━━ DATA IN THIS EXERCISE ━━

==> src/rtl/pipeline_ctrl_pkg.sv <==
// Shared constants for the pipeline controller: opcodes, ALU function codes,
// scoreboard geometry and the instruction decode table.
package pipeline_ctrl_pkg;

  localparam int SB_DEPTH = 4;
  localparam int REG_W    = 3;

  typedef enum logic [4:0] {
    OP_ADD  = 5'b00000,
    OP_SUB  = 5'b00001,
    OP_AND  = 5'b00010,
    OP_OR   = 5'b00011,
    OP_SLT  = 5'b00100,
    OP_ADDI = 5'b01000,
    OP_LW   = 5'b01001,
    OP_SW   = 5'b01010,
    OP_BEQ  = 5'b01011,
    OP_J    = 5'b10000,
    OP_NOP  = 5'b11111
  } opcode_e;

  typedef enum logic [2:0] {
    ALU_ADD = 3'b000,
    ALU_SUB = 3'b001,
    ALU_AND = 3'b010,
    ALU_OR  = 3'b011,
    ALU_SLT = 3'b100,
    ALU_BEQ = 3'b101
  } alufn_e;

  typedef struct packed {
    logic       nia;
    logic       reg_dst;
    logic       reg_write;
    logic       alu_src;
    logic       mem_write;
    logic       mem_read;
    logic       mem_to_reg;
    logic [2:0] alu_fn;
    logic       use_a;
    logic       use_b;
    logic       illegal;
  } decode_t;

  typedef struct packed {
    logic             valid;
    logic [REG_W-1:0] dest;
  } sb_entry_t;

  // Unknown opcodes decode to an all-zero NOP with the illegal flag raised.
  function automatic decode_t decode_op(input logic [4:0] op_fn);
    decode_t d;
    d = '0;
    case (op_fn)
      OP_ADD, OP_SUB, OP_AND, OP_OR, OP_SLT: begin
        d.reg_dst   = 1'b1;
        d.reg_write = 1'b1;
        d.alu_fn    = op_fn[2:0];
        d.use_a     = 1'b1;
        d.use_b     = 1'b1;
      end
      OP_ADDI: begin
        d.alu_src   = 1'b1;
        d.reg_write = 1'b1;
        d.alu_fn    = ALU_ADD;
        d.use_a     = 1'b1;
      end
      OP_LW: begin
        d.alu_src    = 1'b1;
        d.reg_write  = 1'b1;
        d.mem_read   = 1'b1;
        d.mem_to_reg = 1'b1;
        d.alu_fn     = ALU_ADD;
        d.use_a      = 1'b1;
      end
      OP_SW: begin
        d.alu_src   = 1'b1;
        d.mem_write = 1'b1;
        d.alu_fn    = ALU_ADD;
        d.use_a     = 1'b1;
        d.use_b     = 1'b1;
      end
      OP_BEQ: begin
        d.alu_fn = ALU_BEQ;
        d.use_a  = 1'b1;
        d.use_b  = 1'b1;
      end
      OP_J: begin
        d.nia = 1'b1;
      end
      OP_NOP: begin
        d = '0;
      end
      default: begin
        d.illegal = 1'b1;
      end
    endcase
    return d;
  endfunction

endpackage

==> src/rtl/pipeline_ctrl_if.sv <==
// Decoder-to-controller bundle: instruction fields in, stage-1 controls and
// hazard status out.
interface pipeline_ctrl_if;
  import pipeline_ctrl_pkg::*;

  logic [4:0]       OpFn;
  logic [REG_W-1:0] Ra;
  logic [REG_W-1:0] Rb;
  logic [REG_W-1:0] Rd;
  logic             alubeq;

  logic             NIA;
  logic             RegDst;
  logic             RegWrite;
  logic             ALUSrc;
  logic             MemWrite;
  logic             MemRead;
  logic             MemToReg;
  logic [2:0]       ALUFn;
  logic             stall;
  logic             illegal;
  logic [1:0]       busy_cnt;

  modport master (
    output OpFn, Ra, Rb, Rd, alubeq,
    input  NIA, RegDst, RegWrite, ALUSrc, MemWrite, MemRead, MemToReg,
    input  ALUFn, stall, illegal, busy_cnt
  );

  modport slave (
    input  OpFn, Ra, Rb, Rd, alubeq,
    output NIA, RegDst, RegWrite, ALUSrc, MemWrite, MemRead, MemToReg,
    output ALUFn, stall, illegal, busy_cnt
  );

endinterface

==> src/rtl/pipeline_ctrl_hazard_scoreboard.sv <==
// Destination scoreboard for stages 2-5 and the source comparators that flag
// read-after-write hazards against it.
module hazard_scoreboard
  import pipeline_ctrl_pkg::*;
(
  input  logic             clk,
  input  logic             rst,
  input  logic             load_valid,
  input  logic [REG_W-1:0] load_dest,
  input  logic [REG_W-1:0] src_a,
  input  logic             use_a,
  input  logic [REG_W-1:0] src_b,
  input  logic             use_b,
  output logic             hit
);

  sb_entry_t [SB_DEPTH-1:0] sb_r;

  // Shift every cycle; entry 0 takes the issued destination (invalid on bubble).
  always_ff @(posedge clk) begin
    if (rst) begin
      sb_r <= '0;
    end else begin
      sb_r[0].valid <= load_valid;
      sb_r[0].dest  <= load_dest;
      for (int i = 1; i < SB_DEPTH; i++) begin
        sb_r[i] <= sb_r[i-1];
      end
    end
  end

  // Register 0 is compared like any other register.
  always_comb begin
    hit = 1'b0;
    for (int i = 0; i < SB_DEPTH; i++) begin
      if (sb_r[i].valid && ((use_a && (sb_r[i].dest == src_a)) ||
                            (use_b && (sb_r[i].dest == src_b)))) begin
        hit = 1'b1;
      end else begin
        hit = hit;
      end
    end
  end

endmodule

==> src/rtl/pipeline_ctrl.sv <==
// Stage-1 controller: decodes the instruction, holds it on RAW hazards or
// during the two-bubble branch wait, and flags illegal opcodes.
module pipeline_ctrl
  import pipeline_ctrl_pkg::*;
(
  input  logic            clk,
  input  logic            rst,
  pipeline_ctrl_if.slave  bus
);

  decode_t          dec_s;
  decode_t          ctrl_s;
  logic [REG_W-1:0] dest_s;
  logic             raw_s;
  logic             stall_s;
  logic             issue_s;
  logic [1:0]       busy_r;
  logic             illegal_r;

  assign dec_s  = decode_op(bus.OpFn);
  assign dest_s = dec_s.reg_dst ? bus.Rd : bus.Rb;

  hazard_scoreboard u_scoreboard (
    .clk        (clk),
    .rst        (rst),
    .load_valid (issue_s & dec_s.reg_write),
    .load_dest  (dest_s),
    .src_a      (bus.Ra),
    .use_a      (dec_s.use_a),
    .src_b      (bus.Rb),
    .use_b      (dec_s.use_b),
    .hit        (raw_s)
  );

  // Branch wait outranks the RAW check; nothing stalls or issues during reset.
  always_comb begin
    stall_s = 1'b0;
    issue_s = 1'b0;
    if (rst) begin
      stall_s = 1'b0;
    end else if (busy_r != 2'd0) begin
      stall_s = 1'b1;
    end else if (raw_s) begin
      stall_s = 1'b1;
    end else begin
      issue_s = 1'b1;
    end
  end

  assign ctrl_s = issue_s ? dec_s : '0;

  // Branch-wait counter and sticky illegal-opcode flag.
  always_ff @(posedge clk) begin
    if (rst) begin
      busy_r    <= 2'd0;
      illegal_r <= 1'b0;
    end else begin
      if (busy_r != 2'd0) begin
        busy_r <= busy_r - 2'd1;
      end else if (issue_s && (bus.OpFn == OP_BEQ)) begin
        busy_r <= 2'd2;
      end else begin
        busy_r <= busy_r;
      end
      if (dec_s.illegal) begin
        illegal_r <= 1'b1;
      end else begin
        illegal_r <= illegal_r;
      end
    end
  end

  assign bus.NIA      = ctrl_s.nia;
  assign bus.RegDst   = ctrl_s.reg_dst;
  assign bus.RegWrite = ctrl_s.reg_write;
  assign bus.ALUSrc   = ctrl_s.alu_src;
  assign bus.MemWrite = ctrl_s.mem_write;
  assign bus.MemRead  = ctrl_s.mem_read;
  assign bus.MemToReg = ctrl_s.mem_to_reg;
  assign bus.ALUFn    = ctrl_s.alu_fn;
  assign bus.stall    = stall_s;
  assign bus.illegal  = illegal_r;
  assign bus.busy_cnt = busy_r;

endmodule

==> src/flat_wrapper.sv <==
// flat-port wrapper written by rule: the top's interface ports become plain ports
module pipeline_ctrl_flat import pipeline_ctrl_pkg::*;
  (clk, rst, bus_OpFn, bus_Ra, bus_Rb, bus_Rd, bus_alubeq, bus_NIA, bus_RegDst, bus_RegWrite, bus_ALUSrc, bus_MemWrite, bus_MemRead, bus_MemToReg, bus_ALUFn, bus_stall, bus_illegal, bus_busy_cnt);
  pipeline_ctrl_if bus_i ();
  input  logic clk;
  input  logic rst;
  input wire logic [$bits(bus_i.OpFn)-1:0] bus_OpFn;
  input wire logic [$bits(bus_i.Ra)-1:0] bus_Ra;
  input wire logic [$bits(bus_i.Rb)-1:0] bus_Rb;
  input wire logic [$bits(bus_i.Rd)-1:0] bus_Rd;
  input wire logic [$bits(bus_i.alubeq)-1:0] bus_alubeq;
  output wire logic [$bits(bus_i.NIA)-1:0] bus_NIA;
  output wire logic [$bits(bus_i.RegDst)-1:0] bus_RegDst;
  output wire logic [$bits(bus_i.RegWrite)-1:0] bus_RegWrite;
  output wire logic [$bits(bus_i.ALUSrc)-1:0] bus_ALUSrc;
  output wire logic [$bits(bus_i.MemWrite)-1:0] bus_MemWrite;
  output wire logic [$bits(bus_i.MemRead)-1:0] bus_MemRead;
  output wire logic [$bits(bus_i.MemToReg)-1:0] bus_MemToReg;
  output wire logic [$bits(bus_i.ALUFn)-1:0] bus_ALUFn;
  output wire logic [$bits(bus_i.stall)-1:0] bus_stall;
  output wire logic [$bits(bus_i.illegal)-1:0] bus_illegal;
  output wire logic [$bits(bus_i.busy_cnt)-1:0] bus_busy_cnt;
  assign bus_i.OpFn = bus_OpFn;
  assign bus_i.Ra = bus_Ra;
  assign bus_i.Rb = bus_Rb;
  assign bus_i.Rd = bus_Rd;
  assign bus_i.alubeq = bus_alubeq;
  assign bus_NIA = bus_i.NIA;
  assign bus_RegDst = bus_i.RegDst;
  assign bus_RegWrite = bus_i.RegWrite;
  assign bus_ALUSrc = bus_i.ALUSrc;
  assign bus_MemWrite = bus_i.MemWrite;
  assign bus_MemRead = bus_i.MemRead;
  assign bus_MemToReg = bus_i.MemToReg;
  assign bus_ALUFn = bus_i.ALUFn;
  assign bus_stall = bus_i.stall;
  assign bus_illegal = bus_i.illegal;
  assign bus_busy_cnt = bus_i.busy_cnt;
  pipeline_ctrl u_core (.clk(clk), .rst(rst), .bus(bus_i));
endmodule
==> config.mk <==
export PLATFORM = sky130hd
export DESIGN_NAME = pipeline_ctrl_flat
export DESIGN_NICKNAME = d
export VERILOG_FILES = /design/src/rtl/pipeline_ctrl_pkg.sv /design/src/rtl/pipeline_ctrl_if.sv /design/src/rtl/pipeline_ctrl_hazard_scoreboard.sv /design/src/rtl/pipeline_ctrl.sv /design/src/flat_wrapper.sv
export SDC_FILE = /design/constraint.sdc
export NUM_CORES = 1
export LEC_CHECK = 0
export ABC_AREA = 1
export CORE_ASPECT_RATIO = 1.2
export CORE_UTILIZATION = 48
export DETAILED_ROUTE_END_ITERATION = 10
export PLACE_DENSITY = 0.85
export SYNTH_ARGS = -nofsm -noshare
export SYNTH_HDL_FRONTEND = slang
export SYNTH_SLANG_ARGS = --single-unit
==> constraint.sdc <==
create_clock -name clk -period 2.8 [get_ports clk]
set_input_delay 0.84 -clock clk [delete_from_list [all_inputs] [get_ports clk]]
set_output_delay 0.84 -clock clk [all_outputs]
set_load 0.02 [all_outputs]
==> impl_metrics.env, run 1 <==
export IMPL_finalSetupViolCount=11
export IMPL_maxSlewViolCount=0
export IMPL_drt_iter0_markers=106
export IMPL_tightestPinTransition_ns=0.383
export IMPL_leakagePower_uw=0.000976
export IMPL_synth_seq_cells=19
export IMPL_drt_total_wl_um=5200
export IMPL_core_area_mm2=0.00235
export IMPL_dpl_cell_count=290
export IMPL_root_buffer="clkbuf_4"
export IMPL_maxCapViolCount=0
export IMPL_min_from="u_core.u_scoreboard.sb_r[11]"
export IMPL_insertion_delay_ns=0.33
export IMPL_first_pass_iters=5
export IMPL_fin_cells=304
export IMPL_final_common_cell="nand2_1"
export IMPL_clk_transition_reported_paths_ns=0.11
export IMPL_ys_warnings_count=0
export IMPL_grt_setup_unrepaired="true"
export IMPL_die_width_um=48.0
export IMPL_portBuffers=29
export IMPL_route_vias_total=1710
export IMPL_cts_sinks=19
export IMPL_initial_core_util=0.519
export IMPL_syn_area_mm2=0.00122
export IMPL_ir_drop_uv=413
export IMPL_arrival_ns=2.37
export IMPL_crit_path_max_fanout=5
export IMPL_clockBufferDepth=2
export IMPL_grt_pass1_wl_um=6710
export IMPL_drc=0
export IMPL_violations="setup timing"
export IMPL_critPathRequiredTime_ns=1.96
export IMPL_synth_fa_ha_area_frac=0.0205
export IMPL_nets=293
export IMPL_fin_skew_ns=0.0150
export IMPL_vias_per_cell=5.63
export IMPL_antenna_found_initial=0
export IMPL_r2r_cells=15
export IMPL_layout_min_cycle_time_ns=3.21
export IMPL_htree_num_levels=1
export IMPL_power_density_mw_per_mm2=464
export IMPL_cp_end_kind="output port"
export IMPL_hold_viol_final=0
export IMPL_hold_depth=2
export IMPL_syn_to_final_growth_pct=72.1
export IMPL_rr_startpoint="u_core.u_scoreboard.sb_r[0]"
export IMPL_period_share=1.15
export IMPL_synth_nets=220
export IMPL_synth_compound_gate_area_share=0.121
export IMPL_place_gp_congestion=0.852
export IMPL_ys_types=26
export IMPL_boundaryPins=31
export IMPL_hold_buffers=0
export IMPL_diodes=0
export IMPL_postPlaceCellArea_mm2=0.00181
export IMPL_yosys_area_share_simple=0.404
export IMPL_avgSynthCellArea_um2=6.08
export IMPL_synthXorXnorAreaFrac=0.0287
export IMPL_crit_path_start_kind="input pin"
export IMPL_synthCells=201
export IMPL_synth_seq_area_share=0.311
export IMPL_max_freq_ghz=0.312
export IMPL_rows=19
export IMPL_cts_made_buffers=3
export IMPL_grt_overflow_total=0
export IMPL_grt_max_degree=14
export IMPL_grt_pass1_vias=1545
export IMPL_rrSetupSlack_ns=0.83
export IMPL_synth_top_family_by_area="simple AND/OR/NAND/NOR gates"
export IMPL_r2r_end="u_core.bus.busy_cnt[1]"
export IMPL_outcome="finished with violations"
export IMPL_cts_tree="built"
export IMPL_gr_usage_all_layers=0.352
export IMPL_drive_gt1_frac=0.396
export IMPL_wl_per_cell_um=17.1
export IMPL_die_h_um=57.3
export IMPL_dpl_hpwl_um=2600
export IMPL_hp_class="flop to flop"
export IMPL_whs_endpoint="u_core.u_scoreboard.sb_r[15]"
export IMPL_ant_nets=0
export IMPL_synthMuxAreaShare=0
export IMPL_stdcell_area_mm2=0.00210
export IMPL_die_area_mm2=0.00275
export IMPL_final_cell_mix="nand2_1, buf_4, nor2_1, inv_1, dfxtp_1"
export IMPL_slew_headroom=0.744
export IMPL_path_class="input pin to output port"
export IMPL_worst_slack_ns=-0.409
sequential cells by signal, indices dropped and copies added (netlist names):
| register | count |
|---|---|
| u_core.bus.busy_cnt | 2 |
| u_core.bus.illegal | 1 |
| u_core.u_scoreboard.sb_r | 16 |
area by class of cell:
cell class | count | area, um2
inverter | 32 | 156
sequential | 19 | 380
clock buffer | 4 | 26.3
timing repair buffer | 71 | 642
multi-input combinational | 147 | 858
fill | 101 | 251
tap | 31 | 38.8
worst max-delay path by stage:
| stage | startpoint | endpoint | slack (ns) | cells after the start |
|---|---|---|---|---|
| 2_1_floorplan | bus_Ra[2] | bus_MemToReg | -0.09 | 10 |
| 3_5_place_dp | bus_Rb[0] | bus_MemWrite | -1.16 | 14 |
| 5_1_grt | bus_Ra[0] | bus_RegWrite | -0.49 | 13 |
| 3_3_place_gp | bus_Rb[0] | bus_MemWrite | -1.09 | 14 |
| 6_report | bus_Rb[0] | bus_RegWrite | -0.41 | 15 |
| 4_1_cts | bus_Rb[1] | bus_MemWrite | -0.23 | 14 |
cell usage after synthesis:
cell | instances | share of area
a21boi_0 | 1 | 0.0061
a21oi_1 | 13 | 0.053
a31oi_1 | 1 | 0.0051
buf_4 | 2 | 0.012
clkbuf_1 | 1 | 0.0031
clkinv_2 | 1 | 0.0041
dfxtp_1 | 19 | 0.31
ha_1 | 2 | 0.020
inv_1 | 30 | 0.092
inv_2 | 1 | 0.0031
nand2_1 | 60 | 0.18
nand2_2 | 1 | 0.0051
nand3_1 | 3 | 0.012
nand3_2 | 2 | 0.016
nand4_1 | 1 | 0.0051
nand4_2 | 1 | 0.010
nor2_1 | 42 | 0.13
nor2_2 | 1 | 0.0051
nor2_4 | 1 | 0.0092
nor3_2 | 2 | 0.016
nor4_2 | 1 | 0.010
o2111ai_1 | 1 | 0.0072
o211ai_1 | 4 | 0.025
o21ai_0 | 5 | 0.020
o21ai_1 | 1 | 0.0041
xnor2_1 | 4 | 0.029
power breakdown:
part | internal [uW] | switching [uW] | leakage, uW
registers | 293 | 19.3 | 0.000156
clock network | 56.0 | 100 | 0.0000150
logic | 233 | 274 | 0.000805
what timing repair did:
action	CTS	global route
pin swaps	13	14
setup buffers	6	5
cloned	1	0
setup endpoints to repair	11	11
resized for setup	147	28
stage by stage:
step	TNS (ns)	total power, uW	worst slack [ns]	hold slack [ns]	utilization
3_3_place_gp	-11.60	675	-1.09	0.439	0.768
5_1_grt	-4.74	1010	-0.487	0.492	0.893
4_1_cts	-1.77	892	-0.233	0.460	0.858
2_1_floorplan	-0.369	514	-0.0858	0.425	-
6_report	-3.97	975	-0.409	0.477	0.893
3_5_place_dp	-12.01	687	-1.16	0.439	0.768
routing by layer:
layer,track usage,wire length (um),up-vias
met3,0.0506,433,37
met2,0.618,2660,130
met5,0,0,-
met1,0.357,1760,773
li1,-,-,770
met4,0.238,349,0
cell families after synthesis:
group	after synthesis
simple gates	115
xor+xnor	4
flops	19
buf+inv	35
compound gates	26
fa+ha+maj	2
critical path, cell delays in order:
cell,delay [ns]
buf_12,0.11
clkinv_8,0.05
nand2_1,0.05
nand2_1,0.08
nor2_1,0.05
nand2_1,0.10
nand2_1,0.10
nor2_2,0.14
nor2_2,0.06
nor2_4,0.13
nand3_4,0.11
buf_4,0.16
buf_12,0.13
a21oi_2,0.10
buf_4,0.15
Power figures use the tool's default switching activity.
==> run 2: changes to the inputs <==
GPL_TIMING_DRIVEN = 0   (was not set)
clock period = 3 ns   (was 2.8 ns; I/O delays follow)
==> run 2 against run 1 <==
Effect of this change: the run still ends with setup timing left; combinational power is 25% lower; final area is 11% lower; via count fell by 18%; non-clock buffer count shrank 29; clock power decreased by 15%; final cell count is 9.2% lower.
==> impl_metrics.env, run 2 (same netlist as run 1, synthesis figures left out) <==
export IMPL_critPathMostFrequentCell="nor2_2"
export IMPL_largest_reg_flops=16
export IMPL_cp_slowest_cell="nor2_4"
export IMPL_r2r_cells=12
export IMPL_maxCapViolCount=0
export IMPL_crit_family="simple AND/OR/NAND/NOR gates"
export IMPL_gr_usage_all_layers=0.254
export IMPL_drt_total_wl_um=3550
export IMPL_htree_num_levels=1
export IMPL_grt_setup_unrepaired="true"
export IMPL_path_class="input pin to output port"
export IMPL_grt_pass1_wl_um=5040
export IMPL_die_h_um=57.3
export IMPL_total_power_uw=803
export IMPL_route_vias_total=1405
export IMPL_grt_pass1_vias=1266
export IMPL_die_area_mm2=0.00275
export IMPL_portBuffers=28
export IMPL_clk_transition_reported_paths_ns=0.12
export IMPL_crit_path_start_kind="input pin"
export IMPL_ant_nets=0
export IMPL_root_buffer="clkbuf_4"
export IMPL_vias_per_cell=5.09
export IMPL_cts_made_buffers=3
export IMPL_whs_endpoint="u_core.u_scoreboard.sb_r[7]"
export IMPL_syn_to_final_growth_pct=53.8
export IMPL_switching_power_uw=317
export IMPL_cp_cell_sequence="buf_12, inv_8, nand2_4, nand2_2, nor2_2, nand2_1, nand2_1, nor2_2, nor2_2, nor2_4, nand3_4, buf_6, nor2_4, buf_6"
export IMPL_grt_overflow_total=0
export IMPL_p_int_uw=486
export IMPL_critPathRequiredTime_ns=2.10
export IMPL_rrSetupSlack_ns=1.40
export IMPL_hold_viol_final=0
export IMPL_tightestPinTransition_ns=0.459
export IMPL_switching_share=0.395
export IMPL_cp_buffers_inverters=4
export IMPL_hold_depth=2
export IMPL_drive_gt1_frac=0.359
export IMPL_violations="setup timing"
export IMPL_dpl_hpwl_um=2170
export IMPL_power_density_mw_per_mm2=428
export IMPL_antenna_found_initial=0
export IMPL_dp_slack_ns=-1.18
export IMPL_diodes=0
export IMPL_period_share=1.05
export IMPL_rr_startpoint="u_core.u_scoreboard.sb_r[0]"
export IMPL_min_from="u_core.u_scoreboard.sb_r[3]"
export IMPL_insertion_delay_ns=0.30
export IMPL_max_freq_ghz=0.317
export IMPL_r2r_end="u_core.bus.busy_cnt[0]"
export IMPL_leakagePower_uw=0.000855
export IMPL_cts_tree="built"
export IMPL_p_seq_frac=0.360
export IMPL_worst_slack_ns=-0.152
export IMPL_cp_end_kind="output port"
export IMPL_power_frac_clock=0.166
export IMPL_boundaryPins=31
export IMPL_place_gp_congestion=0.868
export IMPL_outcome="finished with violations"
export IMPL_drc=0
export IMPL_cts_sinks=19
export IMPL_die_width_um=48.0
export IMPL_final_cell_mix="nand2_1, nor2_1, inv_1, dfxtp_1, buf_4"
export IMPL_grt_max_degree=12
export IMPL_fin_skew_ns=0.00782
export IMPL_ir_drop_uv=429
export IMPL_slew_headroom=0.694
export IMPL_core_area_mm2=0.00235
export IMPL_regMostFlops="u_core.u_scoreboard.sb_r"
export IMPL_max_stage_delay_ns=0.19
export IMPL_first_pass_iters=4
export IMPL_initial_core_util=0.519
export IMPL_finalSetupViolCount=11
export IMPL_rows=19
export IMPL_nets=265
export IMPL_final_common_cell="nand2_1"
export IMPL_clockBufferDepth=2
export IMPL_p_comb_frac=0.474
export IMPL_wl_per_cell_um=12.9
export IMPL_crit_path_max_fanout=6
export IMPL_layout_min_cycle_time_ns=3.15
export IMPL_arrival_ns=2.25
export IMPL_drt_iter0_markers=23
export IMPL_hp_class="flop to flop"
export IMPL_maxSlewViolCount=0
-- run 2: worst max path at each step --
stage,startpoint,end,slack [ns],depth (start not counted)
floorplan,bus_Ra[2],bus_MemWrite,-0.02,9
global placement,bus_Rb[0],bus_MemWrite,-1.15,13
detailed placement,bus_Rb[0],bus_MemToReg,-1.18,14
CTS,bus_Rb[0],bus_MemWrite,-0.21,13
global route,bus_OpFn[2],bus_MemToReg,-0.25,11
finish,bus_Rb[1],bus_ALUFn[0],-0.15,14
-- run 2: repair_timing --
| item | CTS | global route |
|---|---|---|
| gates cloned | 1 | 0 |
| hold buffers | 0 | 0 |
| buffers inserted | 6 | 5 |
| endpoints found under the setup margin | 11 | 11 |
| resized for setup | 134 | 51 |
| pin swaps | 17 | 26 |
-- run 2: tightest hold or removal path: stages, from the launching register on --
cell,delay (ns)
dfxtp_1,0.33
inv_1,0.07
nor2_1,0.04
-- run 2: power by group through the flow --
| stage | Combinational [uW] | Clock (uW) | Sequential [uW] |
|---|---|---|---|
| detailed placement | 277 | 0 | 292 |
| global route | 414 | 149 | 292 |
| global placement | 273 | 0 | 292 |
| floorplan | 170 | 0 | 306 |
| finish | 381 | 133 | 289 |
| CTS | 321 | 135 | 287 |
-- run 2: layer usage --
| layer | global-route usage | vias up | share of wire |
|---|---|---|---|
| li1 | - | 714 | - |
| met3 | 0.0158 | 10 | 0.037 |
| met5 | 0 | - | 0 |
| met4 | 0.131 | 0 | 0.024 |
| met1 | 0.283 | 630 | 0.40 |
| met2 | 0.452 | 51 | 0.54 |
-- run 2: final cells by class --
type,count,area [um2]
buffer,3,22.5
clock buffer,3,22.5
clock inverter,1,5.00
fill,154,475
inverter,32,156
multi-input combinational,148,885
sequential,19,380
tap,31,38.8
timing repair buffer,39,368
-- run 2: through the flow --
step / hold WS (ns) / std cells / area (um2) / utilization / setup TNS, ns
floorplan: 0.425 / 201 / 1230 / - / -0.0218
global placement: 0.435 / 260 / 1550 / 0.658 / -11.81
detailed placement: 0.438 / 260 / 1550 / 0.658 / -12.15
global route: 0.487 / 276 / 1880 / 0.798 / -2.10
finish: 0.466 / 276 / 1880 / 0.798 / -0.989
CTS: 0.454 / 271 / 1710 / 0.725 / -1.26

━━━

• ABOUT THIS TASK:
Starting at the line above that contains "-0.23 | 14 |", repeat each line exactly up to and including the line that contains "run 2 against", and stop there.

• EXERCISE SOLUTION:
| 4_1_cts | bus_Rb[1] | bus_MemWrite | -0.23 | 14 |
cell usage after synthesis:
cell | instances | share of area
a21boi_0 | 1 | 0.0061
a21oi_1 | 13 | 0.053
a31oi_1 | 1 | 0.0051
buf_4 | 2 | 0.012
clkbuf_1 | 1 | 0.0031
clkinv_2 | 1 | 0.0041
dfxtp_1 | 19 | 0.31
ha_1 | 2 | 0.020
inv_1 | 30 | 0.092
inv_2 | 1 | 0.0031
nand2_1 | 60 | 0.18
nand2_2 | 1 | 0.0051
nand3_1 | 3 | 0.012
nand3_2 | 2 | 0.016
nand4_1 | 1 | 0.0051
nand4_2 | 1 | 0.010
nor2_1 | 42 | 0.13
nor2_2 | 1 | 0.0051
nor2_4 | 1 | 0.0092
nor3_2 | 2 | 0.016
nor4_2 | 1 | 0.010
o2111ai_1 | 1 | 0.0072
o211ai_1 | 4 | 0.025
o21ai_0 | 5 | 0.020
o21ai_1 | 1 | 0.0041
xnor2_1 | 4 | 0.029
power breakdown:
part | internal [uW] | switching [uW] | leakage, uW
registers | 293 | 19.3 | 0.000156
clock network | 56.0 | 100 | 0.0000150
logic | 233 | 274 | 0.000805
what timing repair did:
action	CTS	global route
pin swaps	13	14
setup buffers	6	5
cloned	1	0
setup endpoints to repair	11	11
resized for setup	147	28
stage by stage:
step	TNS (ns)	total power, uW	worst slack [ns]	hold slack [ns]	utilization
3_3_place_gp	-11.60	675	-1.09	0.439	0.768
5_1_grt	-4.74	1010	-0.487	0.492	0.893
4_1_cts	-1.77	892	-0.233	0.460	0.858
2_1_floorplan	-0.369	514	-0.0858	0.425	-
6_report	-3.97	975	-0.409	0.477	0.893
3_5_place_dp	-12.01	687	-1.16	0.439	0.768
routing by layer:
layer,track usage,wire length (um),up-vias
met3,0.0506,433,37
met2,0.618,2660,130
met5,0,0,-
met1,0.357,1760,773
li1,-,-,770
met4,0.238,349,0
cell families after synthesis:
group	after synthesis
simple gates	115
xor+xnor	4
flops	19
buf+inv	35
compound gates	26
fa+ha+maj	2
critical path, cell delays in order:
cell,delay [ns]
buf_12,0.11
clkinv_8,0.05
nand2_1,0.05
nand2_1,0.08
nor2_1,0.05
nand2_1,0.10
nand2_1,0.10
nor2_2,0.14
nor2_2,0.06
nor2_4,0.13
nand3_4,0.11
buf_4,0.16
buf_12,0.13
a21oi_2,0.10
buf_4,0.15
Power figures use the tool's default switching activity.
==> run 2: changes to the inputs <==
GPL_TIMING_DRIVEN = 0   (was not set)
clock period = 3 ns   (was 2.8 ns; I/O delays follow)
==> run 2 against run 1 <==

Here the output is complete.